Your task is to copy the stretch of lines in the records below that begins with the line containing "multi-input cells | 1542 | 8880" and ends with the line containing "repair inverters | 1 | 6.26", exactly as written, with nothing added.
DATA IN THIS EXERCISE START
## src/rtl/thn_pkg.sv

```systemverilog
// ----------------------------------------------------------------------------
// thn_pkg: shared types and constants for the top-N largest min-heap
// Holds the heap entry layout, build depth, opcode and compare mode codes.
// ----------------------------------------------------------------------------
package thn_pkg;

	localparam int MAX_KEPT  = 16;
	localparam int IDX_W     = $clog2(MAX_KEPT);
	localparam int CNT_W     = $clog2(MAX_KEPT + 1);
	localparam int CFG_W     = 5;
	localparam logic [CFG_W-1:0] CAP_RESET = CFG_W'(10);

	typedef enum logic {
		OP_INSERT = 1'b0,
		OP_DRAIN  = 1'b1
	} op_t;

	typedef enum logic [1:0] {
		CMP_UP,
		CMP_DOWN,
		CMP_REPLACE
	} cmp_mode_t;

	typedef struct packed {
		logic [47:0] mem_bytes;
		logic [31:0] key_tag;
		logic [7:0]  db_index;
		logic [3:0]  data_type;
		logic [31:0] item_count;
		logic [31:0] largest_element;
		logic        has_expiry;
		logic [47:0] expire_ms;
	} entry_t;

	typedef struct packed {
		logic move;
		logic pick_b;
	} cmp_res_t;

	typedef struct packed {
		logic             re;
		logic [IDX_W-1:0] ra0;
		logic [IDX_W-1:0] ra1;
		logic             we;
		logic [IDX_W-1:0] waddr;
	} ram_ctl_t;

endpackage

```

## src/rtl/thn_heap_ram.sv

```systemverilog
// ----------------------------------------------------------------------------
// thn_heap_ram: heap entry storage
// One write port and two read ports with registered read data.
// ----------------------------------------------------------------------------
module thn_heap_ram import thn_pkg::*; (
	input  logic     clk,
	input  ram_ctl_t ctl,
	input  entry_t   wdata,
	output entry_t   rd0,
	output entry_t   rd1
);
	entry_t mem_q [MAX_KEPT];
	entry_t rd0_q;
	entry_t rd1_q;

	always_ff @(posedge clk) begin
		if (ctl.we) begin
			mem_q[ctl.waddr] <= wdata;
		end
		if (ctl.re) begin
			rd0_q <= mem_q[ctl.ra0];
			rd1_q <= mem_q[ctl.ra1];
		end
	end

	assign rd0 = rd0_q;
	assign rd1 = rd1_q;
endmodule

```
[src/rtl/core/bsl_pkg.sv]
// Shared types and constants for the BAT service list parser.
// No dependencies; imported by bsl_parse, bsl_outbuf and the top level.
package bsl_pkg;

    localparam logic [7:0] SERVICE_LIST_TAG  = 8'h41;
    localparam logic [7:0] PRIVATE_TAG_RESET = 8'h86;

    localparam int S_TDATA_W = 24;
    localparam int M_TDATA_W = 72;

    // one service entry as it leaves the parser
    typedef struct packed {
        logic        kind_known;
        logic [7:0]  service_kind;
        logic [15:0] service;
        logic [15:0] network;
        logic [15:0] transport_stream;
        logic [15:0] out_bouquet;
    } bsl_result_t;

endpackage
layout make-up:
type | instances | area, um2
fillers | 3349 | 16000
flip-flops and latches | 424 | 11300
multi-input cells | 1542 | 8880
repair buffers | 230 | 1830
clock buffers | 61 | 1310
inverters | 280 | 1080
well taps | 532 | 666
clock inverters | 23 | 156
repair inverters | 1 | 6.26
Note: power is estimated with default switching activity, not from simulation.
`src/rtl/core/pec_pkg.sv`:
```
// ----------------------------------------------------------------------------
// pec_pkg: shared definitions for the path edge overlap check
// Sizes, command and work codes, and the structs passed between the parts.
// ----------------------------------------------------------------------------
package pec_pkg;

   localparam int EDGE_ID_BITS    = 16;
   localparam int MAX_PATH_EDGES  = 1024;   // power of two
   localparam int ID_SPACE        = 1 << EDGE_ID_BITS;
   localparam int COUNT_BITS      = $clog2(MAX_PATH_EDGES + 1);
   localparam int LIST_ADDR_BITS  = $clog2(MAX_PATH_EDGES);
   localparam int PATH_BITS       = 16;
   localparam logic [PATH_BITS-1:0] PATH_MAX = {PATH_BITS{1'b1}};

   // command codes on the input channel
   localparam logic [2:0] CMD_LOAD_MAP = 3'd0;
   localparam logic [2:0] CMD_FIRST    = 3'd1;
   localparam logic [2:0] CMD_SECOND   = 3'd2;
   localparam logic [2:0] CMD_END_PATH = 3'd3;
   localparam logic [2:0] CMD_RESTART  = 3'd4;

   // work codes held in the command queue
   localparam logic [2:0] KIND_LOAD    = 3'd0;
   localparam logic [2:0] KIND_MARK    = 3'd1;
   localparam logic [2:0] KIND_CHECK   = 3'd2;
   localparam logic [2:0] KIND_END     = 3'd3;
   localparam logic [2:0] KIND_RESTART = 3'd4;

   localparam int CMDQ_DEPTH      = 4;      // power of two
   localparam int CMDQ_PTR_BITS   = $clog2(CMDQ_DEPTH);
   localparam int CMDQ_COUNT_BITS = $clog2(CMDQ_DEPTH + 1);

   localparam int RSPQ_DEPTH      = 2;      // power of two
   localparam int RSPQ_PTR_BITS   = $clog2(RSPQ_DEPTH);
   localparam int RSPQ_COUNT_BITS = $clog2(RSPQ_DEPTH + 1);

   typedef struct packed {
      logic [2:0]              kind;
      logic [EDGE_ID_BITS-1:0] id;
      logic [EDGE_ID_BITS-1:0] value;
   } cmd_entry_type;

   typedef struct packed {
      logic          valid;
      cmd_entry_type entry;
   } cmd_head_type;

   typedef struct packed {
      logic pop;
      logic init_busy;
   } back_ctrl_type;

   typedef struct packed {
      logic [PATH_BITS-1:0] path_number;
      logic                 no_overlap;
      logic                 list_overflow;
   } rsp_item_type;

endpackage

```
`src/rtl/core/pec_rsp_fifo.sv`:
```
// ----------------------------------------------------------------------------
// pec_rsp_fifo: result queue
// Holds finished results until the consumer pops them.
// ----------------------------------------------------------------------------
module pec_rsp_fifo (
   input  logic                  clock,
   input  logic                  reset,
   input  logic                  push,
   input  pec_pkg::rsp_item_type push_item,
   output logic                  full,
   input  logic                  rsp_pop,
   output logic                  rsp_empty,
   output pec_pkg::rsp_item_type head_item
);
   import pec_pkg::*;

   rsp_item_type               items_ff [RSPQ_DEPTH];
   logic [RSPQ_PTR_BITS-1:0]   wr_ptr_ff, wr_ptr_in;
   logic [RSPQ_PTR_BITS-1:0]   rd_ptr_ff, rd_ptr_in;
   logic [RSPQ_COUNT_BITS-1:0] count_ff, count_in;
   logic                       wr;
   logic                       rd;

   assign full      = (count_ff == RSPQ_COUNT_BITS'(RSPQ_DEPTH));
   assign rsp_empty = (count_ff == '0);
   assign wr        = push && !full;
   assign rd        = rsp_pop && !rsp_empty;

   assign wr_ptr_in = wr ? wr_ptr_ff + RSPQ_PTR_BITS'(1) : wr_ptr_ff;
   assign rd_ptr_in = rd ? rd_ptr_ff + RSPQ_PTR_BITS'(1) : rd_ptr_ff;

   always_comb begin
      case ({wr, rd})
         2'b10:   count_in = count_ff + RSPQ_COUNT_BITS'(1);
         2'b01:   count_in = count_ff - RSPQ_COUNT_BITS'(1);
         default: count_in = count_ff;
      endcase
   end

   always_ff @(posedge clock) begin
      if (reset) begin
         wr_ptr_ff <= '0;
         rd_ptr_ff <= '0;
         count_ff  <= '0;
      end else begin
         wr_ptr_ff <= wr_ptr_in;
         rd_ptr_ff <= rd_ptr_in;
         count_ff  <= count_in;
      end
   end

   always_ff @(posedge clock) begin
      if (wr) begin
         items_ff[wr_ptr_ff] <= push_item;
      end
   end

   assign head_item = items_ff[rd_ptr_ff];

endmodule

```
DATA IN THIS EXERCISE END
DATA IN THIS EXERCISE START
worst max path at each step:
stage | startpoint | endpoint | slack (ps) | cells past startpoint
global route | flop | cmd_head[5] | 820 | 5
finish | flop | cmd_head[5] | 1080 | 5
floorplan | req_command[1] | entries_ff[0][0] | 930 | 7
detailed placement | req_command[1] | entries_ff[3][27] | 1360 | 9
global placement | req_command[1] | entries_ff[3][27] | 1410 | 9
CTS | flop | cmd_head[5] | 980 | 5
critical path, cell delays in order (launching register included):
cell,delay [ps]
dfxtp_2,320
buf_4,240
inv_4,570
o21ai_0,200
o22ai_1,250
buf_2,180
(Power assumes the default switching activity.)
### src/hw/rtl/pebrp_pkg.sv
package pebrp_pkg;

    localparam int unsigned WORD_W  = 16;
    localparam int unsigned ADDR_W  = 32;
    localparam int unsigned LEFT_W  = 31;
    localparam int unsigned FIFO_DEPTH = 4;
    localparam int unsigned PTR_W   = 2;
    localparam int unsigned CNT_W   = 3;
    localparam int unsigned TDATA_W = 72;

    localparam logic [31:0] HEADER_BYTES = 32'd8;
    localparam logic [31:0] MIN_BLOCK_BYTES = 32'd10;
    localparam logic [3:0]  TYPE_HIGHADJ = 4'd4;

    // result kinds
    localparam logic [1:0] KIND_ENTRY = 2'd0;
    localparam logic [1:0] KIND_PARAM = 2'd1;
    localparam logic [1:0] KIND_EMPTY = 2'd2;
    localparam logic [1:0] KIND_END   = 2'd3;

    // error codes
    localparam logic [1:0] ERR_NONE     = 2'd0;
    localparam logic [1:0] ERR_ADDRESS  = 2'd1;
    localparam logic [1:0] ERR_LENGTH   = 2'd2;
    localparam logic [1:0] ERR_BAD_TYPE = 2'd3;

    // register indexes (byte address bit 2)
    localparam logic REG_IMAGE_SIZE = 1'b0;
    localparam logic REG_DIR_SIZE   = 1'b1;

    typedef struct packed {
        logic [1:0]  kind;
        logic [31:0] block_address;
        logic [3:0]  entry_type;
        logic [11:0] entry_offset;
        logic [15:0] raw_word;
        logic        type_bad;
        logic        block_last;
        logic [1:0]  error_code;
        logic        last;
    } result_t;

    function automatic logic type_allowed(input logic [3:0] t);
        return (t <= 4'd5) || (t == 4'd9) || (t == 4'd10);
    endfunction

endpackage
DATA IN THIS EXERCISE END
**SOLUTION TO THE PROBLEM:**
multi-input cells | 1542 | 8880
repair buffers | 230 | 1830
clock buffers | 61 | 1310
inverters | 280 | 1080
well taps | 532 | 666
clock inverters | 23 | 156
repair inverters | 1 | 6.26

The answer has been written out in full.